§ What you need to do: In the records below, some lines hold the word "routing". Copy each of those lines.

(Stored data)
#####

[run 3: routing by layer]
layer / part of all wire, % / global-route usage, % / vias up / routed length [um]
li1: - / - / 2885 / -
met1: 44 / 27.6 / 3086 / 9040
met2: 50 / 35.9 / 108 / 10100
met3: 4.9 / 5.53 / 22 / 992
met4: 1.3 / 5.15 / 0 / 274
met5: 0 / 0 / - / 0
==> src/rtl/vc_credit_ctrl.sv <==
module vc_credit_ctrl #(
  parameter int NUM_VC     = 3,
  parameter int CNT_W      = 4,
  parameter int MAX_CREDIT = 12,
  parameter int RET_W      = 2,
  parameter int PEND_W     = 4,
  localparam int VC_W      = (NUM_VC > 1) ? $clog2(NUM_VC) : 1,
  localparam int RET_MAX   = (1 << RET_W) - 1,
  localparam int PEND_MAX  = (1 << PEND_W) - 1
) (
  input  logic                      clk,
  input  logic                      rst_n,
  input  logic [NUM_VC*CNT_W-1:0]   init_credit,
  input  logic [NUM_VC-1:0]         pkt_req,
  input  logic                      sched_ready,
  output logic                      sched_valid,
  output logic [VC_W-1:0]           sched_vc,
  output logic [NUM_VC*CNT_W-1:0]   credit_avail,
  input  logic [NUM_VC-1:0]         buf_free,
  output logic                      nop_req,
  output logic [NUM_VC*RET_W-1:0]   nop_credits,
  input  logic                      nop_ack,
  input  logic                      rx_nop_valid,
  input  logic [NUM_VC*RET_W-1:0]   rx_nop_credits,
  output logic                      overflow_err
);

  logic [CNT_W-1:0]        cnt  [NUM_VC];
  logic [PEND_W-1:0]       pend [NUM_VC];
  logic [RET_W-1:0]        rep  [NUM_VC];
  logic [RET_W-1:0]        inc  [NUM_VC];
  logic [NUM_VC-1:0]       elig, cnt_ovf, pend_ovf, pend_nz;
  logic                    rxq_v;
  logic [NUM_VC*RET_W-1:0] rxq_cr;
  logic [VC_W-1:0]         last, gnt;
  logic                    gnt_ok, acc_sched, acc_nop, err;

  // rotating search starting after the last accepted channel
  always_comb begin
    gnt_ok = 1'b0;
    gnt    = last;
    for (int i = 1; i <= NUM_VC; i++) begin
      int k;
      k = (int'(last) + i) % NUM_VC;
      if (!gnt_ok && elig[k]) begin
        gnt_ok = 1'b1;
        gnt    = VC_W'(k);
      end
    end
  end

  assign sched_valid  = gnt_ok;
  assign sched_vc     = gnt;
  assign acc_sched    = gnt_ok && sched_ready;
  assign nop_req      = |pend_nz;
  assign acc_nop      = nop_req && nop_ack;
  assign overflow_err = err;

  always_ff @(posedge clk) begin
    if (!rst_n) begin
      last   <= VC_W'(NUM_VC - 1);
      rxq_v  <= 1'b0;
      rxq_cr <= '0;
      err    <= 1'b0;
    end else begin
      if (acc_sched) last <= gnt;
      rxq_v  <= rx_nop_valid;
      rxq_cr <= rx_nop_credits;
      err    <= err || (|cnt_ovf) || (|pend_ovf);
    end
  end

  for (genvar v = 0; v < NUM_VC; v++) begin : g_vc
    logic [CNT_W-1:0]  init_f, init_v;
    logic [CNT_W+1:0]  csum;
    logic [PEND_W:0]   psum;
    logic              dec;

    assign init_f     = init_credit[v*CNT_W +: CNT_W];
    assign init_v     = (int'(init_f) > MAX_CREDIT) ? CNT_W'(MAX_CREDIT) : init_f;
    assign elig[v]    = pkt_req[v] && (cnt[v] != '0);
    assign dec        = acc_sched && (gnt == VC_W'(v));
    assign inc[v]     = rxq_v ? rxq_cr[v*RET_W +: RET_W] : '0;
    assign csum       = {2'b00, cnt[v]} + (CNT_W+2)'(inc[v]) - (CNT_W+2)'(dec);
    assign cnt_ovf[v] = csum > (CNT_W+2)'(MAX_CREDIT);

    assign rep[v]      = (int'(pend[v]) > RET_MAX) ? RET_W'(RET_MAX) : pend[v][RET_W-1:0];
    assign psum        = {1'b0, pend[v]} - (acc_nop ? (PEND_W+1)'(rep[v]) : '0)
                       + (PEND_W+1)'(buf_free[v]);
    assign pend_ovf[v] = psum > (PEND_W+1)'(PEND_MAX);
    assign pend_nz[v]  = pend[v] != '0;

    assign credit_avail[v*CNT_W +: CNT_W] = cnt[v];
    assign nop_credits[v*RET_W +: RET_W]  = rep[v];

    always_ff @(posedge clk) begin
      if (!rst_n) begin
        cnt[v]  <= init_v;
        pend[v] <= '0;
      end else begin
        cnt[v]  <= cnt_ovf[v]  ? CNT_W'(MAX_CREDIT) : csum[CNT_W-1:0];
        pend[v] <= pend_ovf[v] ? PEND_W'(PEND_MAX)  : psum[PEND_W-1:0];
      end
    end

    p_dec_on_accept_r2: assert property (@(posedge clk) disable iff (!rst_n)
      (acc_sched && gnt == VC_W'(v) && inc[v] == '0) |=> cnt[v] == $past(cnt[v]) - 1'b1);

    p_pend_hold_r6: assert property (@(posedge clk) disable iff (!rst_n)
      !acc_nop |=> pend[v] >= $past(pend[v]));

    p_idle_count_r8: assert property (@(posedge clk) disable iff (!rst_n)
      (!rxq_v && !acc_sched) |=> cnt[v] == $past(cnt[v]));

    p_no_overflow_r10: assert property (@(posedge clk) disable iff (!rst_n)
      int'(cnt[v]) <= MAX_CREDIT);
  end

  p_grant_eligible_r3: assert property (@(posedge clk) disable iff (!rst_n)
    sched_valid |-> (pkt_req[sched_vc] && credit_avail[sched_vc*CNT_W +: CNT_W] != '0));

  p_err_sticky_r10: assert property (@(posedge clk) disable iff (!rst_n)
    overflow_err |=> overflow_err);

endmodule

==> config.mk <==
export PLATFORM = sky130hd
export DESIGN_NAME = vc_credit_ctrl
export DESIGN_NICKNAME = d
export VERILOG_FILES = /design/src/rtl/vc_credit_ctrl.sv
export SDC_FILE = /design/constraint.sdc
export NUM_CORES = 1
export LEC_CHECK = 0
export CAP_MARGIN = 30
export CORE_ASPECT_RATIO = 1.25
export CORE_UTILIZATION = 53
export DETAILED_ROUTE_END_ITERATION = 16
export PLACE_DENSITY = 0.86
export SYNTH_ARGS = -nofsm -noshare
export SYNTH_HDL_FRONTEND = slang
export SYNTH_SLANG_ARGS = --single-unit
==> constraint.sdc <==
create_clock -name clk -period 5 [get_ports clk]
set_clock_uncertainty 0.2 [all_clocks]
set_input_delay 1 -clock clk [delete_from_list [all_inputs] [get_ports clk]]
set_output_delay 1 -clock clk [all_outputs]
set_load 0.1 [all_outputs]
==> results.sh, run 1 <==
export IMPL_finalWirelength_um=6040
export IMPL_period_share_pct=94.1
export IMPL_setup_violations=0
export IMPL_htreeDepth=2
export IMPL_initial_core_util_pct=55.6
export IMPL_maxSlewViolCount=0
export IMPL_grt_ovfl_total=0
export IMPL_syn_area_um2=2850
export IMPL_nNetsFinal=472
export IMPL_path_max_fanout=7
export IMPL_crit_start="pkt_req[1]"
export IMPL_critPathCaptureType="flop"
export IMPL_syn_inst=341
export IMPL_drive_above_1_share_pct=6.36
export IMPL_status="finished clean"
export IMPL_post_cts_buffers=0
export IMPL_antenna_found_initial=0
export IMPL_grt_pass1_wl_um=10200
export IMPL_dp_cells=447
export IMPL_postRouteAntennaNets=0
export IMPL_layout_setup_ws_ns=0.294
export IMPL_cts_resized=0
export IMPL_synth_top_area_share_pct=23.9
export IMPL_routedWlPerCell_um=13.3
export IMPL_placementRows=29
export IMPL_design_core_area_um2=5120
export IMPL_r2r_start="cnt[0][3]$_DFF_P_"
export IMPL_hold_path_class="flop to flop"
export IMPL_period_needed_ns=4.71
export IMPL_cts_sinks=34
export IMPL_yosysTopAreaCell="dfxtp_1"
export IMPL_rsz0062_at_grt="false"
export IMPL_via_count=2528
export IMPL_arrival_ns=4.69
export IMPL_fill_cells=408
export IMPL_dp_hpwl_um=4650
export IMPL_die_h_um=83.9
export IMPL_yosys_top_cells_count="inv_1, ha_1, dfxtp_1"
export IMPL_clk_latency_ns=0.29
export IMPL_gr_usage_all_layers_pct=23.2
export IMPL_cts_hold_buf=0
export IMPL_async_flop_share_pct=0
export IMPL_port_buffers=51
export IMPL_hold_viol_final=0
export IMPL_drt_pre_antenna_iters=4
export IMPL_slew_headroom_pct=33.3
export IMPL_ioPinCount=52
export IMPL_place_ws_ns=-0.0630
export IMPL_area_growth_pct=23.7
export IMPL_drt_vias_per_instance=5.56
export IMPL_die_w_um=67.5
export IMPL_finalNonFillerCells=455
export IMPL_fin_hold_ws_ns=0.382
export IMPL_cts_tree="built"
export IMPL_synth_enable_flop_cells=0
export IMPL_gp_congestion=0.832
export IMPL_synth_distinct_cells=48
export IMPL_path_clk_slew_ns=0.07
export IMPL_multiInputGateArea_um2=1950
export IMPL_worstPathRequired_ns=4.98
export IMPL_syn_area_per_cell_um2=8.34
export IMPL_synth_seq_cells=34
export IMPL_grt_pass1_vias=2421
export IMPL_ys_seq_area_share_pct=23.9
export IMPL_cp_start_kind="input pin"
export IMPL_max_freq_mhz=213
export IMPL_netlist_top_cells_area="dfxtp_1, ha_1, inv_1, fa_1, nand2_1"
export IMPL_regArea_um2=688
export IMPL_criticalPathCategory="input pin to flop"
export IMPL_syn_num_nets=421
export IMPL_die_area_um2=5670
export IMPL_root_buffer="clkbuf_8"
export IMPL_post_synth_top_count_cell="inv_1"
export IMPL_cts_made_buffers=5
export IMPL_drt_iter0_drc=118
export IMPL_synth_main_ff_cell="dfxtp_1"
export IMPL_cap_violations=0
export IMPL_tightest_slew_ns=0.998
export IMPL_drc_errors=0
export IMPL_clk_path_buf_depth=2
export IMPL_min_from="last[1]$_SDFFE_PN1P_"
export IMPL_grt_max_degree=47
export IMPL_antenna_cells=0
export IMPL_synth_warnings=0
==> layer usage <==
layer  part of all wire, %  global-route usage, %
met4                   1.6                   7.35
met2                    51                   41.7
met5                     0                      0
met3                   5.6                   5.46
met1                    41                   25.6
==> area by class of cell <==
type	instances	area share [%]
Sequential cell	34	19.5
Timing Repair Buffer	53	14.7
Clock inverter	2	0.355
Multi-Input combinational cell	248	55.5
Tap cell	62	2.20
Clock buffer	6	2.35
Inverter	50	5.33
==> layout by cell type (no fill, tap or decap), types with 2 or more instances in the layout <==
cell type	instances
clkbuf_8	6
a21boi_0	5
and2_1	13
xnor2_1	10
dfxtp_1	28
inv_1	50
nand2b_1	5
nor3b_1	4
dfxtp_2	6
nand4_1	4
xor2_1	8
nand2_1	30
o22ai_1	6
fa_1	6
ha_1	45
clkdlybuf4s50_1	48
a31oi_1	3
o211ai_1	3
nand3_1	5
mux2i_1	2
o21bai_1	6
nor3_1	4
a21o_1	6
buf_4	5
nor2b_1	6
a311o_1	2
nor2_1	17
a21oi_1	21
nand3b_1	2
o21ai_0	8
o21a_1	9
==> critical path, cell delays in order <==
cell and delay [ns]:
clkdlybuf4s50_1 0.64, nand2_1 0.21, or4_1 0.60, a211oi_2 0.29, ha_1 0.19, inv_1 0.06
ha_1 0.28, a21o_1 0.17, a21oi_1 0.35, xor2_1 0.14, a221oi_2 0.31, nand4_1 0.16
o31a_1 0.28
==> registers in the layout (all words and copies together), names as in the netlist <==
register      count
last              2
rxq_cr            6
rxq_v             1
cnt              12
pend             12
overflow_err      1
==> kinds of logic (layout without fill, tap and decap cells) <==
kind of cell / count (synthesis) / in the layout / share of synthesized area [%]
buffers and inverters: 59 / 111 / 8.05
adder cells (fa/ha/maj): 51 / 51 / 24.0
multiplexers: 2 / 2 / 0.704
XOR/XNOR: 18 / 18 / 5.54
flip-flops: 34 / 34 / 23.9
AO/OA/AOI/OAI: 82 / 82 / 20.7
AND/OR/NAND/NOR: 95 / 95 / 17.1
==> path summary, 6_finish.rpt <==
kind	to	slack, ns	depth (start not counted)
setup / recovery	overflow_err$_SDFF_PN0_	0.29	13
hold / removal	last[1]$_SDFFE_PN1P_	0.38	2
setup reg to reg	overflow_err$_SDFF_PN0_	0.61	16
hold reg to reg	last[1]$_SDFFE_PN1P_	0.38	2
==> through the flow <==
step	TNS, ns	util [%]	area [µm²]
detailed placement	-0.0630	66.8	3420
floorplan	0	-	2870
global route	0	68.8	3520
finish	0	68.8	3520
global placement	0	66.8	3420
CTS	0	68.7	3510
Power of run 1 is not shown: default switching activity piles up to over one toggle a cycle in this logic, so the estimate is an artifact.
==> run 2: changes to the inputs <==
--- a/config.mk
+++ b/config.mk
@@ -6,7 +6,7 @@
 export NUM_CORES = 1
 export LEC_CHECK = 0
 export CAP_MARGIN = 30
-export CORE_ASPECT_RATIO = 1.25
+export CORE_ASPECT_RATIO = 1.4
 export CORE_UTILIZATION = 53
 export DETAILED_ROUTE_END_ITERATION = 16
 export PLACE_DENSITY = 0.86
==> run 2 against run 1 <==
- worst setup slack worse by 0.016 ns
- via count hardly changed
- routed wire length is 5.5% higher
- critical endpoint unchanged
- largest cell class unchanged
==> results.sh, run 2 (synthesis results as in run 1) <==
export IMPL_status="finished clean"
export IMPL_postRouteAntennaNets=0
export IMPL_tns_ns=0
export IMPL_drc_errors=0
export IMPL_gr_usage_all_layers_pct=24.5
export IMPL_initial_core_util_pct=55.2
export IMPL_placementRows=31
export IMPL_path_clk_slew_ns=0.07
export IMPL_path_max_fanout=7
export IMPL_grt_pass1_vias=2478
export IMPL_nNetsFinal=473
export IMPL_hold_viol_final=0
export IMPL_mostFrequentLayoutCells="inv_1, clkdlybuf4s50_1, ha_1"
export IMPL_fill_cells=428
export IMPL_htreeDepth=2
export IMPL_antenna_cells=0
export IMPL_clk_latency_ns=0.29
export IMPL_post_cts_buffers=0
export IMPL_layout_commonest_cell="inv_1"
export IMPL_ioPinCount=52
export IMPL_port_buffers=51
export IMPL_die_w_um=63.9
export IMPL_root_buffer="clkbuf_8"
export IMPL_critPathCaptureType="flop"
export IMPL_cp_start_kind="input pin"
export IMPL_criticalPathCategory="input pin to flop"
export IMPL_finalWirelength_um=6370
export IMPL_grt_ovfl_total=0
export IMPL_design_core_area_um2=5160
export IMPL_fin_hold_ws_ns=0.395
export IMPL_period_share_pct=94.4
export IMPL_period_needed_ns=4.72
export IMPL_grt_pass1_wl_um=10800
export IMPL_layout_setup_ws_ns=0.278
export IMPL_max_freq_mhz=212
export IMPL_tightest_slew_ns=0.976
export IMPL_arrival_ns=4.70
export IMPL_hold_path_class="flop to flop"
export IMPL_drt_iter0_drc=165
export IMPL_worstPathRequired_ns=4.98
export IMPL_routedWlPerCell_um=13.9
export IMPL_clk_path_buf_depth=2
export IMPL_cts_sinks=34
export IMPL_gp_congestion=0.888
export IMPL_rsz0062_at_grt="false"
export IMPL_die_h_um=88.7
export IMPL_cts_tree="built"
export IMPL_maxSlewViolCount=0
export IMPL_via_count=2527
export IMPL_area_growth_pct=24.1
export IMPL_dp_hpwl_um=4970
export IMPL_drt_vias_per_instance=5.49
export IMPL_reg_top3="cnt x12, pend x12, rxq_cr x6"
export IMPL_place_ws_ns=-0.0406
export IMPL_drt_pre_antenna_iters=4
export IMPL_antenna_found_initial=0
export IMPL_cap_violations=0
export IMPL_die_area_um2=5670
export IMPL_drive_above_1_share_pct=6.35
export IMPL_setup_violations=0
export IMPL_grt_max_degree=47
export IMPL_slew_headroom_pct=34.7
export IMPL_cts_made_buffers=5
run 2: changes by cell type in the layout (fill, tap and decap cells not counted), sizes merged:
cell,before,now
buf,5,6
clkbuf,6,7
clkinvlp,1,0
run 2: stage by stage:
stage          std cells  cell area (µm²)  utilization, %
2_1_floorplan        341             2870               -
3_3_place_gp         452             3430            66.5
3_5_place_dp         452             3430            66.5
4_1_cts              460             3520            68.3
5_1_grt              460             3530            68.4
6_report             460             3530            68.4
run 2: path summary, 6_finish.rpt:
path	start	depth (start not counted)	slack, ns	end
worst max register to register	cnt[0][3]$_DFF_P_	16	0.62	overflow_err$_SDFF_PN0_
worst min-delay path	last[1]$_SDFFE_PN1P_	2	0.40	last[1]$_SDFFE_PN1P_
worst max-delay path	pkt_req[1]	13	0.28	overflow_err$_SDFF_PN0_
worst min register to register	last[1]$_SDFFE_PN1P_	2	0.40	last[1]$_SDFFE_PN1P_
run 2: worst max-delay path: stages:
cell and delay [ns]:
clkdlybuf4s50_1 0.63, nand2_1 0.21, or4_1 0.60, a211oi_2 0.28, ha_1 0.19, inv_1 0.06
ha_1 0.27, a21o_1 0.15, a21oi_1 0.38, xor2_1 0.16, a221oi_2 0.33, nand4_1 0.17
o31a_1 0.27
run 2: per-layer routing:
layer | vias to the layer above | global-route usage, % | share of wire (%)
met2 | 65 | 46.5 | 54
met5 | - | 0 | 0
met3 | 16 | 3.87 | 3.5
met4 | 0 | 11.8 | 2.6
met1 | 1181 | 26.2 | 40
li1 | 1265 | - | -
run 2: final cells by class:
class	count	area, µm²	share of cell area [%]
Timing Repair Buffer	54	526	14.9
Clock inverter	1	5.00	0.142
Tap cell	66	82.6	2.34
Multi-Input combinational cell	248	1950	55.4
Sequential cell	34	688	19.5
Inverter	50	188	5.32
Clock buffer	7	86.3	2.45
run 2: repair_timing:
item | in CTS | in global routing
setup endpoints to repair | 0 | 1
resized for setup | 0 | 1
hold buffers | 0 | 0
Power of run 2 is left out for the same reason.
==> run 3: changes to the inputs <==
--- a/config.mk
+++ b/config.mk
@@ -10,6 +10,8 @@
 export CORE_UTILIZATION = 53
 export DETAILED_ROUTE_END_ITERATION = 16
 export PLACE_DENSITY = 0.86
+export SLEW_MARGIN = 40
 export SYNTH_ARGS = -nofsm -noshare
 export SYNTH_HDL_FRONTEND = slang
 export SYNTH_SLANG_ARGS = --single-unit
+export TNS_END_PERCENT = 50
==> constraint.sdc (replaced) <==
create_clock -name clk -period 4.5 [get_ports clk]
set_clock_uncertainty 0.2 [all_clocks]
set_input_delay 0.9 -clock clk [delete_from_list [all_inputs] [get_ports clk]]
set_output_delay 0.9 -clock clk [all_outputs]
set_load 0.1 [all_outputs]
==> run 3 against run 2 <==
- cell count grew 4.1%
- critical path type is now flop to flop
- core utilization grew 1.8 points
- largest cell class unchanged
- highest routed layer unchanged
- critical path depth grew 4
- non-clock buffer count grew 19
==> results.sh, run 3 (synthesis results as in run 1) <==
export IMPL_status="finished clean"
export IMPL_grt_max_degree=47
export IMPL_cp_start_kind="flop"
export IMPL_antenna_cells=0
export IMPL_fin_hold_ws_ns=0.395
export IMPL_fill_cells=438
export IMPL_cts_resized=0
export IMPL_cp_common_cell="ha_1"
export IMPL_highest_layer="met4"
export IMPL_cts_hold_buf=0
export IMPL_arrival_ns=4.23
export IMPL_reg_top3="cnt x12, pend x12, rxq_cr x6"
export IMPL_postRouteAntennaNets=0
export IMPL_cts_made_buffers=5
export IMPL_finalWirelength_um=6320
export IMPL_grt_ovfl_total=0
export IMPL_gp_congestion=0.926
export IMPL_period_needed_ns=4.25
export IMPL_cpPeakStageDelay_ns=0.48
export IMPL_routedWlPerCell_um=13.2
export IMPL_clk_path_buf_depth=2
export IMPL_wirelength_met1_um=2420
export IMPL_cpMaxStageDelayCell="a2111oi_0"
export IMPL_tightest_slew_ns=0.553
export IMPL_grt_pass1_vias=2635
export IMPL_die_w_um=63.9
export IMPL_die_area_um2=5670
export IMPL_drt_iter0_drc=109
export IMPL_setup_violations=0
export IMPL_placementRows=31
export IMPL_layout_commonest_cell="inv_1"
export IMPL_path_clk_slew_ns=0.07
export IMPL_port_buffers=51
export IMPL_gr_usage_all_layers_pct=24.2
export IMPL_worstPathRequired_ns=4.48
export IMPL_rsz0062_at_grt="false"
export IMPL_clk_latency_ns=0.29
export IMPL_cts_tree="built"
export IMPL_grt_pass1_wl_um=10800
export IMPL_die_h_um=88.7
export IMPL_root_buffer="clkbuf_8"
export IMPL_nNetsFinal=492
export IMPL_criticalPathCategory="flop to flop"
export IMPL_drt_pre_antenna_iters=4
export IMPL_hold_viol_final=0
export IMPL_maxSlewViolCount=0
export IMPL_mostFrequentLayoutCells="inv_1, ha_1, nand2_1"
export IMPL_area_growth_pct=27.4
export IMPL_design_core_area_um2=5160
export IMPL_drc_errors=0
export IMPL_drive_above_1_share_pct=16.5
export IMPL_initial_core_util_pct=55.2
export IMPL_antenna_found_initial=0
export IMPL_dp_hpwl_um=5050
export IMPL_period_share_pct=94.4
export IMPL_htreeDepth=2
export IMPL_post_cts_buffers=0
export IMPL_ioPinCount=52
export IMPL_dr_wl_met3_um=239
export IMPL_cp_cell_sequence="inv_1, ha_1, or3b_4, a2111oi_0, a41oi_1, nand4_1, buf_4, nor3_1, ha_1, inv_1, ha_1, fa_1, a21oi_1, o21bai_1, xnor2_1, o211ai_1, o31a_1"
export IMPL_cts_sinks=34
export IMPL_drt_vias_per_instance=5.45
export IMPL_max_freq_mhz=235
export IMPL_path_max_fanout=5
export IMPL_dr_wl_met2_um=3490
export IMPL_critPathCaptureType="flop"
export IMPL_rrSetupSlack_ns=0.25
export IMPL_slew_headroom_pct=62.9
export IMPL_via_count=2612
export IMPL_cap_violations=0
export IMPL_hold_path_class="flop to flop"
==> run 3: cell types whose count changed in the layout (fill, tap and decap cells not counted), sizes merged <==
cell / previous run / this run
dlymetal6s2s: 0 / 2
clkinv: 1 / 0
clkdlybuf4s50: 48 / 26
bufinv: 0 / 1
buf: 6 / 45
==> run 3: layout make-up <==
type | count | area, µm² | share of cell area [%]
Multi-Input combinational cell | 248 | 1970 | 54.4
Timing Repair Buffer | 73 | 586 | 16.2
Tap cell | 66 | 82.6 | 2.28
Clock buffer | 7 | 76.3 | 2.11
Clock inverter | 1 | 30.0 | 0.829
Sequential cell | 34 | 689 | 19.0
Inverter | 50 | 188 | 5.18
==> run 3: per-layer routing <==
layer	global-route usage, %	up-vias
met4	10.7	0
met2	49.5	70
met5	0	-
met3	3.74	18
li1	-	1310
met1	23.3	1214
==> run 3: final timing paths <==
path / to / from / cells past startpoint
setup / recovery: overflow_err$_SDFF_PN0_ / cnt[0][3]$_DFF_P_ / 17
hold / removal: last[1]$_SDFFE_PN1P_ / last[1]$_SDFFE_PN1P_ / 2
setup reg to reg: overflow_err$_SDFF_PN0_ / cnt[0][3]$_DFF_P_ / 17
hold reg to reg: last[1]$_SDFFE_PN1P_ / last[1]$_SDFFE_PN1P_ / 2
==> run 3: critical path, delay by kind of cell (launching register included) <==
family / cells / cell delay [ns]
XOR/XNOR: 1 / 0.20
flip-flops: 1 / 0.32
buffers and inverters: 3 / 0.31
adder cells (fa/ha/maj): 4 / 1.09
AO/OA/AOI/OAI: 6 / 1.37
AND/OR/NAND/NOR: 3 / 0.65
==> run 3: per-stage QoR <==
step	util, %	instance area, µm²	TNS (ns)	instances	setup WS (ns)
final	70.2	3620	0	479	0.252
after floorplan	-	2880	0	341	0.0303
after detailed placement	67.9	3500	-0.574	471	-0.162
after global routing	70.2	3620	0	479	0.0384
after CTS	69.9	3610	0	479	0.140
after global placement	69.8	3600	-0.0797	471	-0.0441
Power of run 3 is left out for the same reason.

#####

§ Answer space:
[run 3: routing by layer]
run 2: per-layer routing:
item | in CTS | in global routing
==> run 3: per-layer routing <==
after global routing	70.2	3620	0	479	0.0384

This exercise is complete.